──────── SUPPLIED RECORDS

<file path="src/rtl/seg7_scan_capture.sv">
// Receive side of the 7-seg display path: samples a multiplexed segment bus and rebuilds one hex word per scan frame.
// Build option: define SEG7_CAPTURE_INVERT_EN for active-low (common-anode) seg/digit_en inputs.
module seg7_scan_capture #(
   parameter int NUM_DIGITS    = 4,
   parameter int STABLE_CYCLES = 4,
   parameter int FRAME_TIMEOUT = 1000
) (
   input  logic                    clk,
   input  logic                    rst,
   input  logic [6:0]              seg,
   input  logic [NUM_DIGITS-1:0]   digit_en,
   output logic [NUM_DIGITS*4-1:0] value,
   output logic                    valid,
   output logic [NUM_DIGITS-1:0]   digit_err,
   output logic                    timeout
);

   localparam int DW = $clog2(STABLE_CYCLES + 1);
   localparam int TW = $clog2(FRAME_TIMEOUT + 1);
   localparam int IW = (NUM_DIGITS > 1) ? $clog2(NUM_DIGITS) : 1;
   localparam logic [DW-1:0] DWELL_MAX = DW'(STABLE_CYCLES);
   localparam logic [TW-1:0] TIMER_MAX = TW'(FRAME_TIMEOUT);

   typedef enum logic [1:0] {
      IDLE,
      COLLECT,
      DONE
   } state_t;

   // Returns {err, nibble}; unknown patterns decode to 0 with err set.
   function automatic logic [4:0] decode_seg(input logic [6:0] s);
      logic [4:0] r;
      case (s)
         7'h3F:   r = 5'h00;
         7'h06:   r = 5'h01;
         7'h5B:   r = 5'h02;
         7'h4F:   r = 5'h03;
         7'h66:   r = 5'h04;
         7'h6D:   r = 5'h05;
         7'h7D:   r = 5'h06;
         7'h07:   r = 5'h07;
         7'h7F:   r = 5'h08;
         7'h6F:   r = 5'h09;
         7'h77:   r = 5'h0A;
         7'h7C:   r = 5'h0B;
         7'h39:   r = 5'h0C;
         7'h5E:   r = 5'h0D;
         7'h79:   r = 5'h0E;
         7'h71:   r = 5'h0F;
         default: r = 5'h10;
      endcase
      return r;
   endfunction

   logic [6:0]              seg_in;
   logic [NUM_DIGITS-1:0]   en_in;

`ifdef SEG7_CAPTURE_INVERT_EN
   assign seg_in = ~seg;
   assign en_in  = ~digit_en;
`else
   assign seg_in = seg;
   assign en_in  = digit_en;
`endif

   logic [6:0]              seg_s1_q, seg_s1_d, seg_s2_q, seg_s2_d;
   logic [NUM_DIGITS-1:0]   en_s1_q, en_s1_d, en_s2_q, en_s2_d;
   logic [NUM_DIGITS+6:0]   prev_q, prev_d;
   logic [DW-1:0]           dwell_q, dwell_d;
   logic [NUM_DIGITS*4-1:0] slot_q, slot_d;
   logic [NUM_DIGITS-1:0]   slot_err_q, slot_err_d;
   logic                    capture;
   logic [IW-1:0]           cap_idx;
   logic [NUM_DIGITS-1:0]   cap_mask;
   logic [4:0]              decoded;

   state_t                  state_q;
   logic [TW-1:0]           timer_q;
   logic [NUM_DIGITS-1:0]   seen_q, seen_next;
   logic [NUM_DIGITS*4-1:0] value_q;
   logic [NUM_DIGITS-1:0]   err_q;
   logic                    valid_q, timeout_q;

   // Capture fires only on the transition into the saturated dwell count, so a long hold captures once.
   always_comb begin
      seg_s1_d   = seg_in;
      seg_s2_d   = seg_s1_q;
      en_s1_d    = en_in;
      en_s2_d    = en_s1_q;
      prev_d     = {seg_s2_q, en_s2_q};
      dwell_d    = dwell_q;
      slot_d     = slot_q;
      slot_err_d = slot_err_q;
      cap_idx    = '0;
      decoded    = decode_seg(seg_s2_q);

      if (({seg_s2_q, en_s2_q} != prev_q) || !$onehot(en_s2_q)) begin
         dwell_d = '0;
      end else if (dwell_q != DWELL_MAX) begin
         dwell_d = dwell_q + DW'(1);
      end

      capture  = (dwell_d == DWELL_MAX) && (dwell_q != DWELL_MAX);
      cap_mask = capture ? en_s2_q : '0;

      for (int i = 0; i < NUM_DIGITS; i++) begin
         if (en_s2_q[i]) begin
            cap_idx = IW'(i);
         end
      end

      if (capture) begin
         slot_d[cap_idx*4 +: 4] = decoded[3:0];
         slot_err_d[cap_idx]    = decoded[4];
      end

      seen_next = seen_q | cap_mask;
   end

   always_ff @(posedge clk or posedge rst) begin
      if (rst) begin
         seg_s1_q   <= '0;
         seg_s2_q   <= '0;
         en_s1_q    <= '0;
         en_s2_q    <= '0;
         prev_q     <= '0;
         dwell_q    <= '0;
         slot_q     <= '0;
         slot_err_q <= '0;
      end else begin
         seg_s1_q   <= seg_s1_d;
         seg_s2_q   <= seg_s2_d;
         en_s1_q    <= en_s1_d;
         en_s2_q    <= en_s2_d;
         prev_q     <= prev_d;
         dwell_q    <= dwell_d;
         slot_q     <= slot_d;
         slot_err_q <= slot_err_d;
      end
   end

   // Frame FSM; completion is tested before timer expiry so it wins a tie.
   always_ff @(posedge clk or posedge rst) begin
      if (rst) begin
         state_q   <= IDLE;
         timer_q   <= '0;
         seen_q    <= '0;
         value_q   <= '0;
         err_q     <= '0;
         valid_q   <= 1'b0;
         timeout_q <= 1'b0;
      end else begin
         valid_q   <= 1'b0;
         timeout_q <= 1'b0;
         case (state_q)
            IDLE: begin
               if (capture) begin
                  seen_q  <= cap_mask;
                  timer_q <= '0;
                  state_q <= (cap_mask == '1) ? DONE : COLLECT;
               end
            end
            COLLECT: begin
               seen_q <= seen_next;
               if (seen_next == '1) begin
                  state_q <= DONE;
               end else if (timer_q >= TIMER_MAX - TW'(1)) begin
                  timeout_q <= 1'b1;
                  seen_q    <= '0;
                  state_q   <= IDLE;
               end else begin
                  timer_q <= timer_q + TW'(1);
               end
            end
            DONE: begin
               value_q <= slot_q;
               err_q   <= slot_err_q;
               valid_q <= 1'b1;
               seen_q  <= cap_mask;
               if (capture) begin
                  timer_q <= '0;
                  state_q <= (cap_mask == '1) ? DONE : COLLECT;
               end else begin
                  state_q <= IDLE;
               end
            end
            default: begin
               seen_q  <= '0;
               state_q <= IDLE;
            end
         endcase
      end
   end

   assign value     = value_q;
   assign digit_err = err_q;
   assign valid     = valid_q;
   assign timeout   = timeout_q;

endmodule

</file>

────────────────
──────── SUPPLIED RECORDS

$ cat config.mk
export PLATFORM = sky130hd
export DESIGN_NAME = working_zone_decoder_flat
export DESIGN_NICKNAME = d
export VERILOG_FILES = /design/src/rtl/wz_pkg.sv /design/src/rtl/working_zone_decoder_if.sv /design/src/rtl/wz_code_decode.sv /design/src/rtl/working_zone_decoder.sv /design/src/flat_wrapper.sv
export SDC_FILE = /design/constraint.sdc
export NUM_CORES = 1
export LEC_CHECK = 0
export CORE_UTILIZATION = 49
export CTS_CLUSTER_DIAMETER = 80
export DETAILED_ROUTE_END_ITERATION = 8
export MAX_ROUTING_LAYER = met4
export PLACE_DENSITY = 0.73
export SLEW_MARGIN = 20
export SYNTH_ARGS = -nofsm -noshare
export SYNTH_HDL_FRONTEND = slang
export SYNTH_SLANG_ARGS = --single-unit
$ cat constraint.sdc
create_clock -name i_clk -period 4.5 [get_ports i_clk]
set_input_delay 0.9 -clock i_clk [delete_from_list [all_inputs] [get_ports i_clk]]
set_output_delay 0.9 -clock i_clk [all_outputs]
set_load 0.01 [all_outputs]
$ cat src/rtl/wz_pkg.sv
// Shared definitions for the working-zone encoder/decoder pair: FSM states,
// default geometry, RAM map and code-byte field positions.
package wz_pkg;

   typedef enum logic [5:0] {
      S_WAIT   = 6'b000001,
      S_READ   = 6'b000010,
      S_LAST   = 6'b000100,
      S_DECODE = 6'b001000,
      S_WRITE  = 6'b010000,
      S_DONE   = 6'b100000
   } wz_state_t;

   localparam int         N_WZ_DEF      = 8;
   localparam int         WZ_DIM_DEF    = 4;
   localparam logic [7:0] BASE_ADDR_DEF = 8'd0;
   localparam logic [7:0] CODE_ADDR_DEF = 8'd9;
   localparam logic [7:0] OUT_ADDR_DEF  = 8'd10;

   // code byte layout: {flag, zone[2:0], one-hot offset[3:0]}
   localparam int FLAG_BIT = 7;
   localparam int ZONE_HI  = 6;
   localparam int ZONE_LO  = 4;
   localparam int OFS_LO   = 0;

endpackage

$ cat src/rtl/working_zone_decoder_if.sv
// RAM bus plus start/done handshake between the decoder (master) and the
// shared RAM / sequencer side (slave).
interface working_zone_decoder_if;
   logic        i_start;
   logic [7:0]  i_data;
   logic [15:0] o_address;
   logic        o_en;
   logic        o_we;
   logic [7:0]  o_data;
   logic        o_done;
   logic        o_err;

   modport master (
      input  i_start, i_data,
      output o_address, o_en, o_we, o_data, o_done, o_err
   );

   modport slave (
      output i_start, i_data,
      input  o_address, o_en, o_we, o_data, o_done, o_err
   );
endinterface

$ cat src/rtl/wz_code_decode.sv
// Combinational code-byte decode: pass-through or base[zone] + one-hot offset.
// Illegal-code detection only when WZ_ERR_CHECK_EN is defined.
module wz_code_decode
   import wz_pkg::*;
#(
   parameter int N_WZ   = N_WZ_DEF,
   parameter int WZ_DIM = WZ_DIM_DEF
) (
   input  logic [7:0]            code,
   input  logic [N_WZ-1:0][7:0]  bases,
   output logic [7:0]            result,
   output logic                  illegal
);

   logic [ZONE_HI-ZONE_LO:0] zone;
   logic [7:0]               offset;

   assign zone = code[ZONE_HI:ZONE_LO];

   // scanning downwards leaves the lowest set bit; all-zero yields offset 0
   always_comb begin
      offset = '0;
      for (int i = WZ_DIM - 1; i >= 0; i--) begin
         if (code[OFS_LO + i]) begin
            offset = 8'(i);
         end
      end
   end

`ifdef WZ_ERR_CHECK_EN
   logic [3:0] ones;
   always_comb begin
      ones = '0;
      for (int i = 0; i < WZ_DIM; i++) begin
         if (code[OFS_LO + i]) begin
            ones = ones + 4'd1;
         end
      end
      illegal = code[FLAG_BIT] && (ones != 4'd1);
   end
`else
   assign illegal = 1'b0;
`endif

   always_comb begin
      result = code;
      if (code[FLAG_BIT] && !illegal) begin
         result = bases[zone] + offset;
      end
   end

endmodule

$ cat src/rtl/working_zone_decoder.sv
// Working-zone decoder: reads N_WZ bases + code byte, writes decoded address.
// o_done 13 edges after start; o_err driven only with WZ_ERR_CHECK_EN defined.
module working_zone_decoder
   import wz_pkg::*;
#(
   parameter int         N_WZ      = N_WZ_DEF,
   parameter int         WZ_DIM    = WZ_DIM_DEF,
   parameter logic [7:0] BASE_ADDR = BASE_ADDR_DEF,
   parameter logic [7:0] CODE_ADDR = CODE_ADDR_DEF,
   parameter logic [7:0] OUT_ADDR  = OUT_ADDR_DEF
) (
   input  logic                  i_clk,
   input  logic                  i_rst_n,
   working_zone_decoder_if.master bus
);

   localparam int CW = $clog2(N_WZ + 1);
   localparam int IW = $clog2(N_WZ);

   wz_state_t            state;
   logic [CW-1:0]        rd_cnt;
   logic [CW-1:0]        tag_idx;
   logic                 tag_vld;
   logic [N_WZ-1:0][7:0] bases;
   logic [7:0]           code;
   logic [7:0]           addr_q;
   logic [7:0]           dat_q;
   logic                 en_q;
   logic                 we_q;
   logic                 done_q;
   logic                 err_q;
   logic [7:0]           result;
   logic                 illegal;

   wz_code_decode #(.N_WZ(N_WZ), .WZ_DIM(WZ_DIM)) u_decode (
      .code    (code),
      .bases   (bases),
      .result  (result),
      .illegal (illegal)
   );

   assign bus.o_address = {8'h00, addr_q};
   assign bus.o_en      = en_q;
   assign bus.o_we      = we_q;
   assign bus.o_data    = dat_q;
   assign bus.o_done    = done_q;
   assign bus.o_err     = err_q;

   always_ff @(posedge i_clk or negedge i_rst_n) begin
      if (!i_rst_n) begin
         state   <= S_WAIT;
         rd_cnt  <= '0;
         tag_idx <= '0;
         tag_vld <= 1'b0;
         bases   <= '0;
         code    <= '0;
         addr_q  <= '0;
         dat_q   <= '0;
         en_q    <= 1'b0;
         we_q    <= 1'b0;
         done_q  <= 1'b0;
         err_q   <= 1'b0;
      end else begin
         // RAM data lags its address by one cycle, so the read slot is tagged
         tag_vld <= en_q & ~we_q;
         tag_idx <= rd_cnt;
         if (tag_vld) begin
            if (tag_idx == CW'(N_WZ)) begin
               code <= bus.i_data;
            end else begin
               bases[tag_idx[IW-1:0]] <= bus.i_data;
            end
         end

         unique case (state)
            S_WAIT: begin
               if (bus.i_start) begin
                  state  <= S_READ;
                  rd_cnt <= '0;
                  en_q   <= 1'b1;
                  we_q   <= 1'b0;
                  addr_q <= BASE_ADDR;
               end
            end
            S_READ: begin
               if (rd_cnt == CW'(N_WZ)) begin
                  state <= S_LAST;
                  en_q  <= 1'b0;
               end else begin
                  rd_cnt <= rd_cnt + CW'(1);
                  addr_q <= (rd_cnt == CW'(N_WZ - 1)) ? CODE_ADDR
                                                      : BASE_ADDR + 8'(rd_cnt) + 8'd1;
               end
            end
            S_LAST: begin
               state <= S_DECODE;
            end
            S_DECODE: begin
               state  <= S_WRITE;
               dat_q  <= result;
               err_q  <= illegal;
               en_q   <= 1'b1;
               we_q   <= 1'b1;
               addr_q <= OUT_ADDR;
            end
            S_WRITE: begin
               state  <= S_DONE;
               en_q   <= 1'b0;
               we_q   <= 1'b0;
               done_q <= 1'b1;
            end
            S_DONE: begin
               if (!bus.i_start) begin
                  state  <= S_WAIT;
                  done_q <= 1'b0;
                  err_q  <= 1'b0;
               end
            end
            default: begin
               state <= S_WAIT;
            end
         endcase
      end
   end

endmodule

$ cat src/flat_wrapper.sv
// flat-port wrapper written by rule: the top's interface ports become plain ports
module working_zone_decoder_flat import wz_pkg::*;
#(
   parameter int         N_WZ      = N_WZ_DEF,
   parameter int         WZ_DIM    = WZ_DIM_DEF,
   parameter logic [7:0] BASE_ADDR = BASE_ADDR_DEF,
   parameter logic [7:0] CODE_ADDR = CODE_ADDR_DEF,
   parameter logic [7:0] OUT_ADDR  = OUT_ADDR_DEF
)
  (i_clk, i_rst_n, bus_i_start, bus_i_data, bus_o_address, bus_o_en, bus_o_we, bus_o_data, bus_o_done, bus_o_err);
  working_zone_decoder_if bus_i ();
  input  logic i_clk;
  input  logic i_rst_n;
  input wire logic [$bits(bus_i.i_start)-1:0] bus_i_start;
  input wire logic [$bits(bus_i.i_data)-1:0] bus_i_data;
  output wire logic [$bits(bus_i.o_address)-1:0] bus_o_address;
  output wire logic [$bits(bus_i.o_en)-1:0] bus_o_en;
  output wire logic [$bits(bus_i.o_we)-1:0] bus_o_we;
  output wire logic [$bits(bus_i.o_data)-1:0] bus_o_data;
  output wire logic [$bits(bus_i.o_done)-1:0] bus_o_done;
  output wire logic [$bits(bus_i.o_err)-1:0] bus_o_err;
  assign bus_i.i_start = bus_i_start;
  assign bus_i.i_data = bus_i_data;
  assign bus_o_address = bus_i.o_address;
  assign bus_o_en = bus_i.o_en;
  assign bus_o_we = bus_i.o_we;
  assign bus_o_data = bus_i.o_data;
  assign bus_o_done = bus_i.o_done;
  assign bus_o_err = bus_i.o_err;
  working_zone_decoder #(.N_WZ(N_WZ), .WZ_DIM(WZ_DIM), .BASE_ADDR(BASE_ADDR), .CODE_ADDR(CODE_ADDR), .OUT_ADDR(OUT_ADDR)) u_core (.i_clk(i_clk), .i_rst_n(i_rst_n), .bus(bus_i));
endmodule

────────────────
──────── SUPPLIED RECORDS

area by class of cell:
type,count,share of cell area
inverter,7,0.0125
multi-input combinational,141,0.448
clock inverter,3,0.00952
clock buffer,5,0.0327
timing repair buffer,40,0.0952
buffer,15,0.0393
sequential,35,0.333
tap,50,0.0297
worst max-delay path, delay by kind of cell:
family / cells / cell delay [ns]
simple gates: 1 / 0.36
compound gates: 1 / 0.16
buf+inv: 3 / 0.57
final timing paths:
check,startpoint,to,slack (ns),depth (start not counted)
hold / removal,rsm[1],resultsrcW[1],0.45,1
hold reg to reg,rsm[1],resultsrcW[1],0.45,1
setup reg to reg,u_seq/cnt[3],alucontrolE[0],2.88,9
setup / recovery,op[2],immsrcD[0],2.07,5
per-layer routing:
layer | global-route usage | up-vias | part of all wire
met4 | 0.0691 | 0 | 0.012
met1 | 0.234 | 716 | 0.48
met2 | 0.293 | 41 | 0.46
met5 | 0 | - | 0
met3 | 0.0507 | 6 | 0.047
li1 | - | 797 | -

────────────────

DIRECTIONS FOR THIS TASK: In the entries above, find the line with "inverter,7,0.0125" and the line with "li1 | - | 797", then set down exactly those two and every line between them, nothing else.

RESULT OF THE TASK:
inverter,7,0.0125
multi-input combinational,141,0.448
clock inverter,3,0.00952
clock buffer,5,0.0327
timing repair buffer,40,0.0952
buffer,15,0.0393
sequential,35,0.333
tap,50,0.0297
worst max-delay path, delay by kind of cell:
family / cells / cell delay [ns]
simple gates: 1 / 0.36
compound gates: 1 / 0.16
buf+inv: 3 / 0.57
final timing paths:
check,startpoint,to,slack (ns),depth (start not counted)
hold / removal,rsm[1],resultsrcW[1],0.45,1
hold reg to reg,rsm[1],resultsrcW[1],0.45,1
setup reg to reg,u_seq/cnt[3],alucontrolE[0],2.88,9
setup / recovery,op[2],immsrcD[0],2.07,5
per-layer routing:
layer | global-route usage | up-vias | part of all wire
met4 | 0.0691 | 0 | 0.012
met1 | 0.234 | 716 | 0.48
met2 | 0.293 | 41 | 0.46
met5 | 0 | - | 0
met3 | 0.0507 | 6 | 0.047
li1 | - | 797 | -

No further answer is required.